= 2004 Quebec municipal referendums =

The 2004 Quebec municipal referendums were held by the Quebec Liberal Party government of Jean Charest that came to power in the 2003 Quebec election, in fulfillment of a campaign promise to allow voters to have a say regarding the municipal reorganization program that had been undertaken by the preceding Parti Québécois administration.

From late 2000 to 2003, the PQ government had amalgamated (merged) many Quebec cities with their suburbs or neighbouring municipalities. This was imposed through legislation by the Quebec government rather than by the initiative of the municipalities themselves. In Canada, municipal governments are creatures of the provincial governments. However, the amalgamation proved unpopular in some places, with residents wishing to de-merge from the newly expanded cities and reconstitute their former municipalities. The 2004 referendums were organized to provide an opportunity to vote on the matter.
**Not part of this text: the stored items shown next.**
Context: an optimization exercise on an open-source flow, tuned for small area and a short achievable clock period. The choices shown serve that exercise and are no tape-out recipe. At most, simulation tests tie the RTL to the original design; equivalence was not proved.

==> run a <==
// swire_decoder
module swire_decoder (
    input  wire        clk,
    input  wire        rst,
    input  wire        sv,
    input  wire        din,
    input  wire        eos,
    input  wire [31:0] cfg_sample_rate,
    input  wire [31:0] cfg_bit_rate,
    input  wire [1:0]  cfg_address_bytes,
    input  wire [31:0] cfg_trig_wait,
    output reg         bits_valid,
    output reg  [1:0]  bits_class,
    output reg         bits_value,
    output wire [31:0] bits_start,
    output wire [31:0] bits_end,
    output reg         bytes_valid,
    output wire [7:0]  bytes_value,
    output reg         bytes_has_cmd,
    output reg         bytes_cmd,
    output reg         bytes_framing_ok,
    output wire [31:0] bytes_start,
    output wire [31:0] bytes_end,
    output reg         master_valid,
    output reg  [2:0]  master_class,
    output reg  [2:0]  master_kind,
    output reg  [23:0] master_data,
    output reg  [31:0] master_start,
    output wire [31:0] master_end,
    output reg         slave_valid,
    output wire [7:0]  slave_value,
    output wire [31:0] slave_start,
    output wire [31:0] slave_end,
    output reg         txn_valid,
    output reg         txn_outcome,
    output wire [2:0]  txn_kind,
    output wire [23:0] txn_addr,
    output wire [1:0]  txn_addr_cnt,
    output wire [7:0]  txn_rw_id,
    output wire        txn_rwid_valid,
    output wire        txn_dir,
    output wire [15:0] txn_data_cnt,
    output wire [31:0] txn_start,
    output wire [31:0] txn_end,
    output wire [3:0]  state,
    output reg         shape,
    output reg         txn_open,
    output wire [3:0]  cnt,
    output wire        done
);
==> flow/config.mk <==
export PLATFORM = sky130hd
export DESIGN_NAME = swire_decoder
export DESIGN_NICKNAME = swire_decoder
export VERILOG_FILES = /design/flow/design.v
export SDC_FILE = /design/flow/constraint.sdc
export NUM_CORES = 4
export LEC_CHECK = 0
export CAP_MARGIN = 20
export CORE_MARGIN = 2
export CORE_UTILIZATION = 40
export SLEW_MARGIN = 20
==> flow/constraint.sdc <==
create_clock -name core_clock -period 18.0 [get_ports {clk}]
set_input_delay 3.6000 -clock core_clock [delete_from_list [all_inputs] [get_ports {clk}]]
set_output_delay 3.6000 -clock core_clock [all_outputs]
set_load 0.01 [all_outputs]
standard.sh (not shown) runs the stock make flow with config.mk's settings and CLKGATE_MAP_FILE= SYNTH_SCRIPT=/design/flow/synth_recipe.tcl, a recipe that flattens the netlist after the stock synthesis.
==> flow/flow/run.sh <==
#!/bin/bash
# The standard layout, with the port buffers made from buf_1 cells instead of
# ORFS's default delay buffers. Everything else is the standard.sh.
set -euo pipefail
cd "$(dirname "$0")/.."
export BUFFER_PORTS_ARGS="-buffer_cell sky130_fd_sc_hd__buf_1"
bash standard.sh > orfs_make.log 2>&1
==> run b (differences from run a) <==
--- a/flow/design.v
+++ b/flow/design.v
@@ -19,15 +19,15 @@
     output reg         bytes_cmd,
     output reg         bytes_framing_ok,
     output wire [31:0] bytes_start,
     output wire [31:0] bytes_end,
     output reg         master_valid,
     output reg  [2:0]  master_class,
     output reg  [2:0]  master_kind,
-    output reg  [23:0] master_data,
+    output wire [23:0] master_data,
     output reg  [31:0] master_start,
     output wire [31:0] master_end,
     output reg         slave_valid,
     output wire [7:0]  slave_value,
     output wire [31:0] slave_start,
     output wire [31:0] slave_end,
     output reg         txn_valid,
@@ -76,23 +76,28 @@
     reg [7:0]  rw_id;
     reg        rwid_valid;
     reg [15:0] data_cnt;
     reg [31:0] txn_start_r;
     reg        done_r;
     reg        pend_valid;
     reg        pend_txn;
+    reg [3:0]  msel;         
+    reg [1:0]  mdat;         
     assign state    = {1'b0, st};
     assign cnt      = bcnt;
     assign done     = done_r;
     assign bits_start     = fall_pos;
     assign bits_end       = lpos;
     assign bytes_value    = sh;
     assign bytes_start    = byte_start;
     assign bytes_end      = lpos;
     assign master_end     = lpos;
+    assign master_data    = ({24{mdat[0]}} & addr) | {16'd0, {8{mdat[1]}} & sh};
+    always @* master_start = ({32{msel[0]}} & byte_start) | ({32{msel[1]}} & aux_start) |
+                             ({32{msel[2]}} & fall_pos)   | ({32{msel[3]}} & lpos);
     assign slave_value    = sh;
     assign slave_start    = byte_start;
     assign slave_end      = lpos;
     assign txn_kind       = master_kind;
     assign txn_addr       = addr;
     assign txn_addr_cnt   = addr_cnt;
     assign txn_rw_id      = rw_id;
@@ -267,55 +272,38 @@
     wire [2:0] st1 = c1 ? s_st : (g1 ? S_RDATA : (mt1 ? S_SEEK_START : st));
     wire [3:0] bc0 = c0 ? s_bcnt : (mt0 ? 4'd0 : bcnt);
     wire [3:0] bc1 = c1 ? s_bcnt : (mt1 ? 4'd0 : bcnt);
     wire [1:0] ph0 = f0 ? IN_LOW : phase;
     wire [1:0] ph1 = (c1 | g1) ? WAIT_FALL : (r1 ? IN_HIGH : phase);
     reg        sm_v, st_v;
     reg  [2:0] sm_c, sm_k;
-    reg [31:0] sm_start;
-    reg [23:0] sm_data;
+    reg  [1:0] sm_sel, sm_dat;
     always @* begin
         if (in_high) begin
             sm_c = s_m_c; sm_k = s_m_k; st_v = s_t_v;
-            case (s_msel)
-                MS_BYTE: sm_start = byte_start;
-                MS_AUX:  sm_start = s_auxb ? byte_start : aux_start;
-                default: sm_start = fall_pos;
-            endcase
-            sm_data = (s_mdat == 2'd1) ? {addr[15:0], sh} :
-                      (s_mdat == 2'd2) ? {16'd0, sh} : 24'd0;
+            sm_sel = s_auxb ? MS_BYTE : s_msel;
+            sm_dat = s_mdat;
         end else if (in_low) begin
             sm_c = M_TRIGGER; sm_k = 3'd0; st_v = 1'b0;
-            sm_start = fall_pend ? lpos : fall_pos;
-            sm_data = 24'd0;
+            sm_sel = MS_FALL; sm_dat = 2'd0;
         end else begin
             sm_c = M_ERROR; sm_k = E_MT; st_v = 1'b1;
-            sm_start = ws_pend ? lpos : aux_start;
-            sm_data = 24'd0;
+            sm_sel = MS_AUX; sm_dat = 2'd0;
         end
     end
     wire sm_v0 = c0 ? s_m_v : mt0;
     wire sm_v1 = c1 ? s_m_v : (g1 | mt1);
     wire st_v0 = c0 ? s_t_v : mt0;
     wire st_v1 = c1 ? s_t_v : mt1;
     wire       e_peos_only = e_peos_v & ~e_m_v;
     wire [2:0] em_c = e_peos_only ? M_ERROR : e_m_c;
     wire [2:0] em_k = e_peos_only ? E_PEOS : e_m_k;
-    reg [31:0] em_start;
-    always @* begin
-        case (e_peos_only ? e_peos_sel : e_msel)
-            MS_BYTE: em_start = e_bsld ? fall_pos : byte_start;
-            MS_AUX:  em_start = e_auxb ? byte_start : aux_start;
-            MS_FALL: em_start = fall_pend ? lpos : fall_pos;
-            default: em_start = pos;
-        endcase
-    end
-    wire [23:0] em_data = e_peos_only ? 24'd0 :
-                          (e_mdat == 2'd1) ? {addr[15:0], sh} :
-                          (e_mdat == 2'd2) ? {16'd0, sh} : 24'd0;
+    wire [1:0] e_sel0 = e_peos_only ? e_peos_sel : e_msel;
+    wire [1:0] em_sel = (e_sel0 == MS_AUX && e_auxb) ? MS_BYTE : e_sel0;
+    wire [1:0] em_dat = e_peos_only ? 2'd0 : e_mdat;
     wire tk_e  = ~done_r & eos;
     wire tk_s  = ~done_r & ~eos & sv;
     wire close = tk_s & (din ? c1 : c0);
     wire fall  = tk_s & ~din & f0;
     wire rise  = tk_s & din & r1;
     wire k_step = tk_e | close;
     wire idle_st = ~done_r & ~st[2] & ~st[1];    
@@ -340,21 +328,21 @@
         bits_value       <= eos ? ce_bitv : cs_bit1;
         bytes_has_cmd    <= eos ? e_hc : s_hc;
         bytes_cmd        <= (eos ? e_hc : s_hc) & cmd;
         bytes_framing_ok <= eos ? ce_bitv : cs_bit1;
         pend_txn         <= e_peos_txn;
         if (pend_valid) begin
             master_class <= M_ERROR; master_kind <= E_PEOS; txn_outcome <= 1'b1;
-            master_start <= lpos; master_data <= 24'd0;
+            msel <= 4'b1000; mdat <= 2'd0;
         end else if (eos) begin
             master_class <= em_c; master_kind <= em_k; txn_outcome <= |em_k;
-            master_start <= em_start; master_data <= em_data;
+            msel <= 4'b0001 << em_sel; mdat <= em_dat;
         end else begin
             master_class <= sm_c; master_kind <= sm_k; txn_outcome <= |sm_k;
-            master_start <= sm_start; master_data <= sm_data;
+            msel <= 4'b0001 << sm_sel; mdat <= sm_dat;
         end
         if (rst) begin
             lpos <= 32'hFFFFFFFF; primed <= 1'b0; prev <= 1'b1; phase <= WAIT_FALL;
             fall_pend <= 1'b0; ws_pend <= 1'b0; st <= S_IDLE; bcnt <= 4'd0; done_r <= 1'b0;
             pend_valid <= 1'b0;
             bits_valid <= 1'b0; bytes_valid <= 1'b0; master_valid <= 1'b0;
             slave_valid <= 1'b0; txn_valid <= 1'b0;
==> flow/flow/run.sh (replaced) <==
#!/bin/bash
# The standard layout (the standard.sh), with two changes to how it is
# made: the port buffers are buf_1 cells instead of ORFS's default delay
# buffers, and ORFS's own repair_timing steps aim for extra setup slack.
set -euo pipefail
cd "$(dirname "$0")/.."
export BUFFER_PORTS_ARGS="-buffer_cell sky130_fd_sc_hd__buf_1"
export SETUP_SLACK_MARGIN=13
bash standard.sh > orfs_make.log 2>&1
- CORE_UTILIZATION: 40 -> 55
==> run c (differences from run a) <==
--- a/flow/design.v
+++ b/flow/design.v
@@ -19,15 +19,15 @@
     output reg         bytes_cmd,
     output reg         bytes_framing_ok,
     output wire [31:0] bytes_start,
     output wire [31:0] bytes_end,
     output reg         master_valid,
     output reg  [2:0]  master_class,
     output reg  [2:0]  master_kind,
-    output reg  [23:0] master_data,
+    output wire [23:0] master_data,
     output reg  [31:0] master_start,
     output wire [31:0] master_end,
     output reg         slave_valid,
     output wire [7:0]  slave_value,
     output wire [31:0] slave_start,
     output wire [31:0] slave_end,
     output reg         txn_valid,
@@ -76,23 +76,34 @@
     reg [7:0]  rw_id;
     reg        rwid_valid;
     reg [15:0] data_cnt;
     reg [31:0] txn_start_r;
     reg        done_r;
     reg        pend_valid;
     reg        pend_txn;
+    reg [1:0]  msel;         
+    reg [1:0]  mdat;         
     assign state    = {1'b0, st};
     assign cnt      = bcnt;
     assign done     = done_r;
     assign bits_start     = fall_pos;
     assign bits_end       = lpos;
     assign bytes_value    = sh;
     assign bytes_start    = byte_start;
     assign bytes_end      = lpos;
     assign master_end     = lpos;
+    assign master_data    = (mdat == 2'd1) ? addr : (mdat == 2'd2) ? {16'd0, sh} : 24'd0;
+    always @* begin
+        case (msel)
+            MS_BYTE: master_start = byte_start;
+            MS_AUX:  master_start = aux_start;
+            MS_FALL: master_start = fall_pos;
+            default: master_start = lpos;
+        endcase
+    end
     assign slave_value    = sh;
     assign slave_start    = byte_start;
     assign slave_end      = lpos;
     assign txn_kind       = master_kind;
     assign txn_addr       = addr;
     assign txn_addr_cnt   = addr_cnt;
     assign txn_rw_id      = rw_id;
@@ -267,55 +278,38 @@
     wire [2:0] st1 = c1 ? s_st : (g1 ? S_RDATA : (mt1 ? S_SEEK_START : st));
     wire [3:0] bc0 = c0 ? s_bcnt : (mt0 ? 4'd0 : bcnt);
     wire [3:0] bc1 = c1 ? s_bcnt : (mt1 ? 4'd0 : bcnt);
     wire [1:0] ph0 = f0 ? IN_LOW : phase;
     wire [1:0] ph1 = (c1 | g1) ? WAIT_FALL : (r1 ? IN_HIGH : phase);
     reg        sm_v, st_v;
     reg  [2:0] sm_c, sm_k;
-    reg [31:0] sm_start;
-    reg [23:0] sm_data;
+    reg  [1:0] sm_sel, sm_dat;
     always @* begin
         if (in_high) begin
             sm_c = s_m_c; sm_k = s_m_k; st_v = s_t_v;
-            case (s_msel)
-                MS_BYTE: sm_start = byte_start;
-                MS_AUX:  sm_start = s_auxb ? byte_start : aux_start;
-                default: sm_start = fall_pos;
-            endcase
-            sm_data = (s_mdat == 2'd1) ? {addr[15:0], sh} :
-                      (s_mdat == 2'd2) ? {16'd0, sh} : 24'd0;
+            sm_sel = s_auxb ? MS_BYTE : s_msel;
+            sm_dat = s_mdat;
         end else if (in_low) begin
             sm_c = M_TRIGGER; sm_k = 3'd0; st_v = 1'b0;
-            sm_start = fall_pend ? lpos : fall_pos;
-            sm_data = 24'd0;
+            sm_sel = MS_FALL; sm_dat = 2'd0;
         end else begin
             sm_c = M_ERROR; sm_k = E_MT; st_v = 1'b1;
-            sm_start = ws_pend ? lpos : aux_start;
-            sm_data = 24'd0;
+            sm_sel = MS_AUX; sm_dat = 2'd0;
         end
     end
     wire sm_v0 = c0 ? s_m_v : mt0;
     wire sm_v1 = c1 ? s_m_v : (g1 | mt1);
     wire st_v0 = c0 ? s_t_v : mt0;
     wire st_v1 = c1 ? s_t_v : mt1;
     wire       e_peos_only = e_peos_v & ~e_m_v;
     wire [2:0] em_c = e_peos_only ? M_ERROR : e_m_c;
     wire [2:0] em_k = e_peos_only ? E_PEOS : e_m_k;
-    reg [31:0] em_start;
-    always @* begin
-        case (e_peos_only ? e_peos_sel : e_msel)
-            MS_BYTE: em_start = e_bsld ? fall_pos : byte_start;
-            MS_AUX:  em_start = e_auxb ? byte_start : aux_start;
-            MS_FALL: em_start = fall_pend ? lpos : fall_pos;
-            default: em_start = pos;
-        endcase
-    end
-    wire [23:0] em_data = e_peos_only ? 24'd0 :
-                          (e_mdat == 2'd1) ? {addr[15:0], sh} :
-                          (e_mdat == 2'd2) ? {16'd0, sh} : 24'd0;
+    wire [1:0] e_sel0 = e_peos_only ? e_peos_sel : e_msel;
+    wire [1:0] em_sel = (e_sel0 == MS_AUX && e_auxb) ? MS_BYTE : e_sel0;
+    wire [1:0] em_dat = e_peos_only ? 2'd0 : e_mdat;
     wire tk_e  = ~done_r & eos;
     wire tk_s  = ~done_r & ~eos & sv;
     wire close = tk_s & (din ? c1 : c0);
     wire fall  = tk_s & ~din & f0;
     wire rise  = tk_s & din & r1;
     wire k_step = tk_e | close;
     wire idle_st = ~done_r & ~st[2] & ~st[1];    
@@ -340,21 +334,21 @@
         bits_value       <= eos ? ce_bitv : cs_bit1;
         bytes_has_cmd    <= eos ? e_hc : s_hc;
         bytes_cmd        <= (eos ? e_hc : s_hc) & cmd;
         bytes_framing_ok <= eos ? ce_bitv : cs_bit1;
         pend_txn         <= e_peos_txn;
         if (pend_valid) begin
             master_class <= M_ERROR; master_kind <= E_PEOS; txn_outcome <= 1'b1;
-            master_start <= lpos; master_data <= 24'd0;
+            msel <= MS_POS; mdat <= 2'd0;
         end else if (eos) begin
             master_class <= em_c; master_kind <= em_k; txn_outcome <= |em_k;
-            master_start <= em_start; master_data <= em_data;
+            msel <= em_sel; mdat <= em_dat;
         end else begin
             master_class <= sm_c; master_kind <= sm_k; txn_outcome <= |sm_k;
-            master_start <= sm_start; master_data <= sm_data;
+            msel <= sm_sel; mdat <= sm_dat;
         end
         if (rst) begin
             lpos <= 32'hFFFFFFFF; primed <= 1'b0; prev <= 1'b1; phase <= WAIT_FALL;
             fall_pend <= 1'b0; ws_pend <= 1'b0; st <= S_IDLE; bcnt <= 4'd0; done_r <= 1'b0;
             pend_valid <= 1'b0;
             bits_valid <= 1'b0; bytes_valid <= 1'b0; master_valid <= 1'b0;
             slave_valid <= 1'b0; txn_valid <= 1'b0;
==> flow/run.sh (new file) <==
#!/bin/bash
# synth_recipe.tcl (not shown) runs the flow's synth.tcl, then flattens the netlist and writes it again
# the make line also repeats each setting of config.mk as NAME=value (left out here)
make -C /OpenROAD-flow-scripts/flow DESIGN_CONFIG=/design/flow/config.mk WORK_HOME=/design/flow/orfs CLKGATE_MAP_FILE= SYNTH_SCRIPT=/design/flow/synth_recipe.tcl finish
removed: flow/flow/run.sh
removed: flow/standard.sh
==> notes <==
In run c the die area is lower than in run a, by about 13%.
Fmax: run b is higher than run c (20%).
Final cell count: run b is smaller than run c (about 2.3%).
Worst setup slack: run c is lower than run a (0.14 ns).
Against run b, the register-to-register slack of run a is worse by 0.91 ns.
Routed wire length, highest first: run a, run c, run b.
Hold slack: run b > run c > run a.
Between run c and run b, the lower sequential cell count is in run c (gap 2).
The RTL of run a was laid out without a check of its function.

re-timing with driven ports:
In the flow no input, the clock included, has a driving cell. The finished layouts below were timed again as built, in two steps.
Step 1 assumes that a clkbuf_16 drives the clock port and a buf_2 every other input.
Step 2 adds t to the input delays and takes it off the output delays; t is the mean of the earliest and latest rising clock arrival at the registers after step 1. Input paths then give back, and output paths get back, about the clock's delay inside the block.
Three values: ideal ports, drivers, drivers and shift; two values: the first two.
run	shift t [ns]	setup slack, ns	clock arrival spread, ns	worst register clock-pin slew, ns
run a	0.696	11.740 / 11.740 / 11.441	0.057 / 0.057	0.07 / 0.07
run b	0.659	12.653 / 12.653 / 12.289	0.024 / 0.023	0.06 / 0.06
run c	0.663	11.597 / 11.594 / 10.930	0.021 / 0.021	0.07 / 0.07
After both steps setup and hold are still met in every run listed. The setup slack of run c, which loses most, moves by -0.003 ns with the drivers and by -0.667 ns with both steps.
As of 2026, this is the most recent referendum in Quebec.
==Results==
As a first step, a minimum threshold of 10% of the population of a former municipality was required to sign a register in order for a referendum to be held. The registers were open from 16 to 20 May 2004. When this criterion was met, referendums were scheduled on June 20, 2004. To be unmerged, they had to obtain a more than 50% of the vote for "yes", representing at least 35% of the electors.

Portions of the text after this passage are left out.